Requirement: Copy each line of the following data that contains "carries".

Source material:

((

## config.mk

```make
export PLATFORM = sky130hd
export DESIGN_NAME = line_frequency_time_of_day_counter
export DESIGN_NICKNAME = d
export VERILOG_FILES = /design/src/hw/tod_counter_pkg.sv /design/src/hw/line_edge_filter.sv /design/src/hw/line_frequency_time_of_day_counter.sv
export VERILOG_INCLUDE_DIRS = /design/src /design/src/hw
export SDC_FILE = /design/constraint.sdc
export NUM_CORES = 1
export LEC_CHECK = 0
export BUFFER_PORTS_ARGS = -buffer_cell sky130_fd_sc_hd__buf_2
export CAP_MARGIN = 5
export CORE_MARGIN = 2
export CORE_UTILIZATION = 30
export DETAILED_ROUTE_END_ITERATION = 7
export PLACE_DENSITY = 0.5
export SLEW_MARGIN = 20
export SYNTH_ARGS = -nofsm -noshare
export SYNTH_HDL_FRONTEND = slang
export SYNTH_SLANG_ARGS = --single-unit
export TNS_END_PERCENT = 50
```

## constraint.sdc

```tcl
create_clock -name clk -period 8.1 [get_ports clk]
set_input_delay 1.62 -clock clk [delete_from_list [all_inputs] [get_ports clk]]
set_output_delay 1.62 -clock clk [all_outputs]
set_load 0.01 [all_outputs]
```

## src/hw/tod_counter_regs.svh

```systemverilog
// constants for the line frequency time of day counter
`ifndef TOD_COUNTER_REGS_SVH
`define TOD_COUNTER_REGS_SVH
// What this block does
// - one tick is counted for every falling edge of the conditioned line input, except one that a load taken in idle drops.
// - the line input passes a hysteresis filter so noise makes no extra ticks.
// - time is four counters, hours to ticks, and a tick bumps the ticks first.
// - each bumped counter is compared with its own modulus.
// - a counter still below its modulus ends the update for that tick.
// - a counter reaching its modulus clears and carries into the next one.
// - moduli are 60 ticks, 60 seconds, 60 minutes and 13 hours in 12-hour mode.
// - the tick modulus can be 50 for a 50 Hz supply.
// - in 24-hour mode the hours modulus is 24, counting 0 to 23.
// - in 12-hour mode an hours wrap to zero is bumped once more to one.
// - an hours overflow carries nowhere further.
`define TOD_MOD_TICKS_60HZ 6'h3c
`define TOD_MOD_TICKS_50HZ 6'h32
`define TOD_MOD_SECONDS 6'h3c
`define TOD_MOD_MINUTES 6'h3c
`define TOD_MOD_HOURS_12 6'h0d
`define TOD_MOD_HOURS_24 6'h18
`define TOD_FILTER_LEN 4
`define TOD_COUNT_RESET 6'h00
`define TOD_LINE_IDLE 1'b1
`endif

```

## src/hw/tod_counter_pkg.sv

```systemverilog
// types for the line frequency time of day counter
package tod_counter_pkg;
    typedef enum logic [2:0] {
        ST_IDLE = 3'b000,
        ST_BUMP = 3'b001,
        ST_CHECK = 3'b011,
        ST_FIX12 = 3'b010
    } update_state_e;
    typedef logic [5:0] count_t;
endpackage

```

## src/hw/line_edge_filter.sv

```systemverilog
// hysteresis filter and falling edge detector for the line input
`timescale 1ns/1ps
`include "tod_counter_regs.svh"
module line_edge_filter #(
    parameter int FILTER_LEN = `TOD_FILTER_LEN
) (
    input wire logic clk,
    input wire logic rst_n,
    input wire logic line_in,
    output logic fall_tick
);
    localparam int CW = $clog2(FILTER_LEN + 1);
    logic sync1_reg, sync2_reg, sync1_next, sync2_next;
    logic level_reg, level_next;
    logic [CW-1:0] cnt_reg, cnt_next;
    logic fall_reg, fall_next;

    always_comb begin
        sync1_next = line_in;
        sync2_next = sync1_reg;
        level_next = level_reg;
        cnt_next = cnt_reg;
        fall_next = 1'b0;
        // level flips only after FILTER_LEN samples agree
        if (sync2_reg == level_reg) begin
            cnt_next = '0;
        end else if (cnt_reg == CW'(FILTER_LEN - 1)) begin
            cnt_next = '0;
            level_next = sync2_reg;
            fall_next = level_reg & ~sync2_reg;
        end else begin
            cnt_next = cnt_reg + CW'(1);
        end
    end

    always_ff @(posedge clk or negedge rst_n) begin
        if (!rst_n) begin
            sync1_reg <= `TOD_LINE_IDLE;
            sync2_reg <= `TOD_LINE_IDLE;
            level_reg <= `TOD_LINE_IDLE;
            cnt_reg <= '0;
            fall_reg <= 1'b0;
        end else begin
            sync1_reg <= sync1_next;
            sync2_reg <= sync2_next;
            level_reg <= level_next;
            cnt_reg <= cnt_next;
            fall_reg <= fall_next;
        end
    end

    assign fall_tick = fall_reg;
endmodule

```

## src/hw/line_frequency_time_of_day_counter.sv

```systemverilog
// time of day counter advanced by filtered mains edges
`timescale 1ns/1ps
`include "tod_counter_regs.svh"
module line_frequency_time_of_day_counter #(
    parameter int FILTER_LEN = `TOD_FILTER_LEN
) (
    input wire logic clk,
    input wire logic rst_n,
    input wire logic line_in,
    input wire logic mode_50hz,
    input wire logic mode_24h,
    input wire logic load,
    input wire logic [5:0] load_hours,
    input wire logic [5:0] load_minutes,
    input wire logic [5:0] load_seconds,
    input wire logic [5:0] load_ticks,
    output logic [5:0] hours_count,
    output logic [5:0] minutes_count,
    output logic [5:0] seconds_count,
    output logic [5:0] ticks_count,
    output logic busy,
    output logic tick_seen
);
    // ----------------------------------------
    // line conditioning
    // ----------------------------------------
    logic fall_tick;
    logic m50_s1_reg, m50_s2_reg, m24_s1_reg, m24_s2_reg;

    line_edge_filter #(
        .FILTER_LEN(FILTER_LEN)
    ) u_filter (
        .clk(clk),
        .rst_n(rst_n),
        .line_in(line_in),
        .fall_tick(fall_tick)
    );

    always_ff @(posedge clk or negedge rst_n) begin
        if (!rst_n) begin
            m50_s1_reg <= 1'b0;
            m50_s2_reg <= 1'b0;
            m24_s1_reg <= 1'b0;
            m24_s2_reg <= 1'b0;
        end else begin
            m50_s1_reg <= mode_50hz;
            m50_s2_reg <= m50_s1_reg;
            m24_s1_reg <= mode_24h;
            m24_s2_reg <= m24_s1_reg;
        end
    end

    // ----------------------------------------
    // counter chain, index 0 hours .. 3 ticks
    // ----------------------------------------
    tod_counter_pkg::count_t cnt_reg [4];
    tod_counter_pkg::count_t cnt_next [4];
    tod_counter_pkg::count_t counter_moduli [4];
    tod_counter_pkg::update_state_e state_reg, state_next;
    logic [1:0] idx_reg, idx_next;
    logic pend_reg, pend_next;
    logic seen_reg, seen_next;
    tod_counter_pkg::count_t bumped;

    always_comb begin
        counter_moduli[0] = m24_s2_reg ? `TOD_MOD_HOURS_24
                                       : `TOD_MOD_HOURS_12;
        counter_moduli[1] = `TOD_MOD_MINUTES;
        counter_moduli[2] = `TOD_MOD_SECONDS;
        counter_moduli[3] = m50_s2_reg ? `TOD_MOD_TICKS_50HZ
                                       : `TOD_MOD_TICKS_60HZ;
    end

    always_comb begin
        for (int i = 0; i < 4; i++) begin
            cnt_next[i] = cnt_reg[i];
        end
        state_next = state_reg;
        idx_next = idx_reg;
        pend_next = pend_reg;
        seen_next = fall_tick;
        bumped = cnt_reg[idx_reg] + 6'h01;
        // a tick arriving mid-update waits, but a load taken in ST_IDLE drops it
        if (fall_tick && state_reg != tod_counter_pkg::ST_IDLE) begin
            pend_next = 1'b1;
        end
        case (state_reg)
            tod_counter_pkg::ST_IDLE: begin
                if (load) begin
                    cnt_next[0] = load_hours;
                    cnt_next[1] = load_minutes;
                    cnt_next[2] = load_seconds;
                    cnt_next[3] = load_ticks;
                    pend_next = 1'b0;
                end else if (fall_tick || pend_reg) begin
                    pend_next = 1'b0;
                    idx_next = 2'd3;
                    state_next = tod_counter_pkg::ST_BUMP;
                end
            end
            tod_counter_pkg::ST_BUMP: begin
                cnt_next[idx_reg] = bumped;
                state_next = tod_counter_pkg::ST_CHECK;
            end
            tod_counter_pkg::ST_CHECK: begin
                if (cnt_reg[idx_reg] < counter_moduli[idx_reg]) begin
                    state_next = tod_counter_pkg::ST_IDLE;
                end else begin
                    cnt_next[idx_reg] = 6'h00;
                    if (idx_reg != 2'd0) begin
                        idx_next = idx_reg - 2'd1;
                        state_next = tod_counter_pkg::ST_BUMP;
                    end else if (!m24_s2_reg) begin
                        state_next = tod_counter_pkg::ST_FIX12;
                    end else begin
                        state_next = tod_counter_pkg::ST_IDLE;
                    end
                end
            end
            tod_counter_pkg::ST_FIX12: begin
                cnt_next[0] = cnt_reg[0] + 6'h01;
                state_next = tod_counter_pkg::ST_IDLE;
            end
            default: begin
                state_next = tod_counter_pkg::ST_IDLE;
            end
        endcase
    end

    always_ff @(posedge clk or negedge rst_n) begin
        if (!rst_n) begin
            for (int i = 0; i < 4; i++) begin
                cnt_reg[i] <= `TOD_COUNT_RESET;
            end
            state_reg <= tod_counter_pkg::ST_IDLE;
            idx_reg <= 2'd3;
            pend_reg <= 1'b0;
            seen_reg <= 1'b0;
        end else begin
            for (int i = 0; i < 4; i++) begin
                cnt_reg[i] <= cnt_next[i];
            end
            state_reg <= state_next;
            idx_reg <= idx_next;
            pend_reg <= pend_next;
            seen_reg <= seen_next;
        end
    end

    assign hours_count = cnt_reg[0];
    assign minutes_count = cnt_reg[1];
    assign seconds_count = cnt_reg[2];
    assign ticks_count = cnt_reg[3];
    assign busy = (state_reg != tod_counter_pkg::ST_IDLE) | pend_reg;
    assign tick_seen = seen_reg;
endmodule

```

==> results.toml, run 1 <==
[status]
status = "finished, final reports clean"

[route]
vias = 2034
dr.pass1.iters = 4
drc = 0
drtAntennaViolNets = 0
wirelength_um = 6650
wl_per_cell_um = 17.4
viasPerCell = 5.31
first_iter_violations = 120

[timing]
rsz0062_at_grt = "no"
period_minus_slack_ns = 3.69
worst_pin_slew_ns = 0.914
slew_viol_final = 0
max_freq_mhz = 271
finalHoldViolCount = 0
clock_skew_ns = 0.00908
fin_setup_tns_ns = 0
worst_slack_ns = 4.41
fin_crit_sh_pct = 45.6
maxSlewHeadroom_pct = 39.0
setup_viol = 0

[clocking]
cts_hold_buf = 0
post_cts_resized = 0
cts_max_level = 2
cts_tree = "yes"
cts_made_buffers = 5
numClockSinks = 41
root_buffer = "clkbuf_8"
path_clk_slew_ns = 0.08
clk_path_buf_depth = 2
post-cts-setup-buffer-count = 0
insertion_delay_ns = 0.30

[synthesis]
synth_top_area_cell = "dfrtp_1"
synth_cell_type_count = 48
synth_nets = 270
synth_flop_cell = "dfrtp_1"
yosysWarningCount = 0
syn_area_per_cell_um2 = 10.6
synth_edf_count = 0
async_flop_share_pct = 100
yosys-top-cells-area = "dfrtp_1 (38%), ha_1 (7.3%), dfstp_2 (5.5%)"
synthCells = 226
syn-cell-area_um2 = 2390
seq_area_frac_synth_pct = 43.3
synth_seq_cells = 41
yosysTopAreaCellShare_pct = 37.8

[global_route]
grt_max_degree = 42
antenna_found_initial = 0
grt_pass1_wl_um = 10700
overflow = 0
grt_usage_pct = 16.0
grt_pass1_vias = 2012

[place]
gp_congestion = 0.882
port_buffers = 55
place_worst_setup_slack_ns = 4.40
dp_hpwl_um = 4780

[worst_setup_path]
reg2reg_depth = 7
crit_path_max_fanout = 14
crit_path_max_incr_delay_ns = 0.78
worst_ep_arrival_time_ns = 3.84
worstSetupStartpointType = "register"
critPathCaptureType = "register"
startpoint = "idx_reg[0]"
worstSetupPathType = "register to register"
r2r_end = "hours_count[3]"
crit_end = "hours_count[3]"
reg2reg_slack_ns = 4.41
cpMaxStageDelayCell = "o22ai_1"
cp.required_ns = 8.25
regToRegStartpoint = "idx_reg[0]"
cp_cell_sequence = "mux4_1, ha_1, a211oi_1, o2111ai_1, o22ai_1, mux2i_1, o41ai_1"

[die]
row_count = 32
die_y_um = 93.2
pin_count = 56
coreArea_um2 = 7730
die-area_um2 = 8680
die_x_um = 93.2
start_util_pct = 30.9

[layout]
diodes = 0
utilization_pct = 37.1
seq_area_um2 = 1030
flow.area_growth_from_synthesis_pct = 20.2
drive_gt1_share_pct = 28.1
final_common_cell = "buf_2"
n_fill_cell = 791
multi_input_comb_area_um2 = 1260
layout_common_cells = "buf_2 (55), dfrtp_1 (36), nor2_1 (15)"
final_nets = 324

[flow_run]
drv_cap = 0

[power_and_ir_drop]
power_density_nw_per_um2 = 386
leakagePower_uw = 0.00134
irDropWorstVdd_mv = 0.145

[min_path]
whs_path_depth = 0
hold_path.class = "register to register"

))

Solution for this task:
// - a counter reaching its modulus clears and carries into the next one.
// - an hours overflow carries nowhere further.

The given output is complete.